**ASSIGNED TASK:**
Please copy every line from the following entries in which the word "output" appears.

**SUPPLIED MATERIAL:**

**src/rtl/dps_pkg.sv**
```systemverilog
package dps_pkg;

   typedef enum logic [3:0] {
      ST_IDLE,
      ST_ROW_SET,
      ST_RAS_HOLD,
      ST_COL_SET,
      ST_CAS_ACT,
      ST_CAS_PRE,
      ST_PAGE,
      ST_RAS_PRE,
      ST_REF_SET,
      ST_REF_ACT
   } seq_state_e;

endpackage

```
**src/rtl/dps_delay_cnt.sv**
```systemverilog
module dps_delay_cnt #(
   parameter int CNT_W = 8
) (
   input  logic             clk,
   input  logic             rst_n,
   input  logic             load,
   input  logic [CNT_W-1:0] load_val,
   output logic             expired
);

   logic [CNT_W-1:0] cnt_q;

   always_ff @(posedge clk or negedge rst_n) begin
      if (!rst_n)
         cnt_q <= '0;
      else if (load)
         cnt_q <= load_val;
      else if (cnt_q != '0)
         cnt_q <= cnt_q - 1'b1;
   end

   assign expired = (cnt_q == '0);

   // an expired count stays expired until reloaded
   a_r6_cnt_rests: assert property (@(posedge clk) disable iff (!rst_n)
      (!load && expired) |=> expired);

endmodule

```
**src/rtl/dps_open_row.sv**
```systemverilog
module dps_open_row #(
   parameter int PIN_W = 7
) (
   input  logic             clk,
   input  logic             rst_n,
   input  logic             open_en,
   input  logic [PIN_W-1:0] open_row,
   input  logic             close_en,
   input  logic [PIN_W-1:0] probe_row,
   output logic             row_hit
);

   logic             open_q;
   logic [PIN_W-1:0] row_q;

   always_ff @(posedge clk or negedge rst_n) begin
      if (!rst_n) begin
         open_q <= 1'b0;
         row_q  <= '0;
      end else if (open_en) begin
         open_q <= 1'b1;
         row_q  <= open_row;
      end else if (close_en) begin
         open_q <= 1'b0;
      end
   end

   assign row_hit = open_q && (row_q == probe_row);

   // a page is never opened and closed in the same cycle
   a_r5_open_close_excl: assert property (@(posedge clk) disable iff (!rst_n)
      !(open_en && close_en));

endmodule

```
**src/rtl/dps_ref_row.sv**
```systemverilog
module dps_ref_row #(
   parameter int PIN_W = 7
) (
   input  logic             clk,
   input  logic             rst_n,
   input  logic             advance,
   output logic [PIN_W-1:0] ref_row
);

   logic [PIN_W-1:0] row_q;

   always_ff @(posedge clk or negedge rst_n) begin
      if (!rst_n)
         row_q <= '0;
      else if (advance)
         row_q <= row_q + 1'b1;
   end

   assign ref_row = row_q;

   // the refresh row only moves when a refresh completes
   a_r8_ref_row_hold: assert property (@(posedge clk) disable iff (!rst_n)
      !advance |=> $stable(row_q));

endmodule

```
**src/rtl/dram_page_seq.sv**
```systemverilog
module dram_page_seq #(
   parameter int PIN_W        = 7,
   parameter bit ROW_IN_MSB   = 1'b1,
   parameter int CNT_W        = 8,
   parameter int RAS_HOLD_CYC = 1,
   parameter int CAS_LOW_CYC  = 5,
   parameter int CAS_PRE_CYC  = 3,
   parameter int RAS_PRE_CYC  = 5,
   parameter int REF_LOW_CYC  = 8
) (
   input  logic                 clk,
   input  logic                 rst_n,
   input  logic                 req_valid,
   output logic                 req_ready,
   input  logic                 req_write,
   input  logic [2*PIN_W-1:0]   req_addr,
   input  logic                 req_wdata,
   output logic                 rd_valid,
   output logic                 rd_data,
   input  logic                 ref_grant,
   output logic                 ref_ack,
   output logic                 dram_ras_n,
   output logic                 dram_cas_n,
   output logic                 dram_we_n,
   output logic [PIN_W-1:0]     dram_a,
   output logic                 dram_din,
   input  logic                 dram_dout
);
   import dps_pkg::*;

   localparam int CNT_MAX = (1 << CNT_W) - 1;
   localparam logic [CNT_W-1:0] L_RAH  = CNT_W'(RAS_HOLD_CYC - 1);
   localparam logic [CNT_W-1:0] L_CASL = CNT_W'(CAS_LOW_CYC - 1);
   localparam logic [CNT_W-1:0] L_CASP = CNT_W'(CAS_PRE_CYC - 1);
   localparam logic [CNT_W-1:0] L_RP   = CNT_W'(RAS_PRE_CYC - 1);
   localparam logic [CNT_W-1:0] L_REF  = CNT_W'(REF_LOW_CYC - 1);

   // elaboration-time parameter checks
   if (PIN_W < 1) begin : g_bad_pin_w
      $error("PIN_W must be at least 1");
   end
   if (RAS_HOLD_CYC < 1 || RAS_HOLD_CYC > CNT_MAX) begin : g_bad_rah
      $error("RAS_HOLD_CYC out of counter range");
   end
   if (CAS_LOW_CYC < 1 || CAS_LOW_CYC > CNT_MAX) begin : g_bad_casl
      $error("CAS_LOW_CYC out of counter range");
   end
   if (CAS_PRE_CYC < 1 || CAS_PRE_CYC > CNT_MAX) begin : g_bad_casp
      $error("CAS_PRE_CYC out of counter range");
   end
   if (RAS_PRE_CYC < 1 || RAS_PRE_CYC > CNT_MAX) begin : g_bad_rp
      $error("RAS_PRE_CYC out of counter range");
   end
   if (REF_LOW_CYC < 1 || REF_LOW_CYC > CNT_MAX) begin : g_bad_ref
      $error("REF_LOW_CYC out of counter range");
   end

   // address split: the row half sits high or low in the request word
   logic [PIN_W-1:0] req_row, req_col;
   if (ROW_IN_MSB) begin : g_row_msb
      assign req_row = req_addr[2*PIN_W-1:PIN_W];
      assign req_col = req_addr[PIN_W-1:0];
   end else begin : g_row_lsb
      assign req_row = req_addr[PIN_W-1:0];
      assign req_col = req_addr[2*PIN_W-1:PIN_W];
   end

   seq_state_e       st_q, st_d;
   logic             cnt_load, expired;
   logic [CNT_W-1:0] cnt_val;
   logic             accept, open_en, close_en, row_hit, ref_done;
   logic [PIN_W-1:0] ref_row;
   logic [PIN_W-1:0] cur_row, cur_col;
   logic             cur_wr, cur_wd;
   logic             rd_valid_q, rd_data_q, ref_ack_q;

   dps_delay_cnt #(.CNT_W(CNT_W)) u_cnt (
      .clk      (clk),
      .rst_n    (rst_n),
      .load     (cnt_load),
      .load_val (cnt_val),
      .expired  (expired)
   );

   dps_open_row #(.PIN_W(PIN_W)) u_page (
      .clk       (clk),
      .rst_n     (rst_n),
      .open_en   (open_en),
      .open_row  (req_row),
      .close_en  (close_en),
      .probe_row (req_row),
      .row_hit   (row_hit)
   );

   dps_ref_row #(.PIN_W(PIN_W)) u_ref (
      .clk     (clk),
      .rst_n   (rst_n),
      .advance (ref_done),
      .ref_row (ref_row)
   );

   assign req_ready = !ref_grant &&
                      ((st_q == ST_IDLE) || ((st_q == ST_PAGE) && row_hit));
   assign ref_done  = (st_q == ST_REF_ACT) && expired;

   always_comb begin
      st_d     = st_q;
      cnt_load = 1'b0;
      cnt_val  = '0;
      accept   = 1'b0;
      open_en  = 1'b0;
      close_en = 1'b0;
      case (st_q)
         ST_IDLE: begin
            if (ref_grant) begin
               st_d = ST_REF_SET;
            end else if (req_valid) begin
               st_d    = ST_ROW_SET;
               accept  = 1'b1;
               open_en = 1'b1;
            end
         end
         ST_ROW_SET: begin
            st_d     = ST_RAS_HOLD;
            cnt_load = 1'b1;
            cnt_val  = L_RAH;
         end
         ST_RAS_HOLD: begin
            if (expired) st_d = ST_COL_SET;
         end
         ST_COL_SET: begin
            st_d     = ST_CAS_ACT;
            cnt_load = 1'b1;
            cnt_val  = L_CASL;
         end
         ST_CAS_ACT: begin
            if (expired) begin
               st_d     = ST_CAS_PRE;
               cnt_load = 1'b1;
               cnt_val  = L_CASP;
            end
         end
         ST_CAS_PRE: begin
            if (expired) st_d = ST_PAGE;
         end
         ST_PAGE: begin
            if (ref_grant || (req_valid && !row_hit)) begin
               st_d     = ST_RAS_PRE;
               cnt_load = 1'b1;
               cnt_val  = L_RP;
               close_en = 1'b1;
            end else if (req_valid) begin
               st_d   = ST_COL_SET;
               accept = 1'b1;
            end
         end
         ST_RAS_PRE: begin
            if (expired) st_d = ST_IDLE;
         end
         ST_REF_SET: begin
            st_d     = ST_REF_ACT;
            cnt_load = 1'b1;
            cnt_val  = L_REF;
         end
         ST_REF_ACT: begin
            if (expired) begin
               st_d     = ST_RAS_PRE;
               cnt_load = 1'b1;
               cnt_val  = L_RP;
            end
         end
         default: st_d = ST_IDLE;
      endcase
   end

   always_ff @(posedge clk or negedge rst_n) begin
      if (!rst_n) begin
         st_q       <= ST_IDLE;
         cur_row    <= '0;
         cur_col    <= '0;
         cur_wr     <= 1'b0;
         cur_wd     <= 1'b0;
         rd_valid_q <= 1'b0;
         rd_data_q  <= 1'b0;
         ref_ack_q  <= 1'b0;
      end else begin
         st_q       <= st_d;
         rd_valid_q <= 1'b0;
         ref_ack_q  <= ref_done;
         if (accept) begin
            cur_row <= req_row;
            cur_col <= req_col;
            cur_wr  <= req_write;
            cur_wd  <= req_wdata;
         end
         if ((st_q == ST_CAS_ACT) && expired && !cur_wr) begin
            rd_valid_q <= 1'b1;
            rd_data_q  <= dram_dout;
         end
      end
   end

   // pin decode
   always_comb begin
      dram_ras_n = 1'b1;
      dram_cas_n = 1'b1;
      dram_we_n  = 1'b1;
      dram_a     = cur_col;
      case (st_q)
         ST_IDLE, ST_ROW_SET, ST_RAS_PRE: dram_a = cur_row;
         ST_RAS_HOLD: begin
            dram_ras_n = 1'b0;
            dram_a     = cur_row;
         end
         ST_COL_SET: begin
            dram_ras_n = 1'b0;
            dram_we_n  = !cur_wr;
         end
         ST_CAS_ACT: begin
            dram_ras_n = 1'b0;
            dram_cas_n = 1'b0;
            dram_we_n  = !cur_wr;
         end
         ST_CAS_PRE, ST_PAGE: dram_ras_n = 1'b0;
         ST_REF_SET: dram_a = ref_row;
         ST_REF_ACT: begin
            dram_ras_n = 1'b0;
            dram_a     = ref_row;
         end
         default: ;
      endcase
   end

   assign dram_din = cur_wd;
   assign rd_valid = rd_valid_q;
   assign rd_data  = rd_data_q;
   assign ref_ack  = ref_ack_q;

   // column strobe only inside an open row
   a_r2_cas_in_row: assert property (@(posedge clk) disable iff (!rst_n)
      $fell(dram_cas_n) |-> !dram_ras_n);
   // address pins frozen while the column strobe is low
   a_r2_addr_frozen: assert property (@(posedge clk) disable iff (!rst_n)
      !dram_cas_n |-> $stable(dram_a));
   // write enable leads the column strobe
   a_r3_early_write: assert property (@(posedge clk) disable iff (!rst_n)
      ($fell(dram_cas_n) && !dram_we_n) |-> ($past(dram_we_n) == 1'b0));
   // write enable does not move while the column strobe is low
   a_r4_we_steady: assert property (@(posedge clk) disable iff (!rst_n)
      (!dram_cas_n && !$fell(dram_cas_n)) |-> $stable(dram_we_n));
   // read valid is a single-cycle pulse
   a_r4_rd_pulse: assert property (@(posedge clk) disable iff (!rst_n)
      rd_valid |=> !rd_valid);
   // a page hit keeps the row strobe low
   a_r5_hit_keeps_row: assert property (@(posedge clk) disable iff (!rst_n)
      (req_valid && req_ready && !dram_ras_n) |=> !dram_ras_n);
   // row precharge lasts more than one cycle
   a_r7_row_precharge: assert property (@(posedge clk) disable iff (!rst_n)
      $rose(dram_ras_n) |=> dram_ras_n);
   // refresh ack arrives with both strobes high
   a_r8_ack_quiet: assert property (@(posedge clk) disable iff (!rst_n)
      ref_ack |-> (dram_ras_n && dram_cas_n));
   // no request taken while the column strobe is low
   a_r9_no_take_cas: assert property (@(posedge clk) disable iff (!rst_n)
      (req_valid && req_ready) |-> dram_cas_n);

endmodule

```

**SOLUTION FOR THIS TASK:**
   output logic             expired
   output logic             row_hit
   output logic [PIN_W-1:0] ref_row
   output logic                 req_ready,
   output logic                 rd_valid,
   output logic                 rd_data,
   output logic                 ref_ack,
   output logic                 dram_ras_n,
   output logic                 dram_cas_n,
   output logic                 dram_we_n,
   output logic [PIN_W-1:0]     dram_a,
   output logic                 dram_din,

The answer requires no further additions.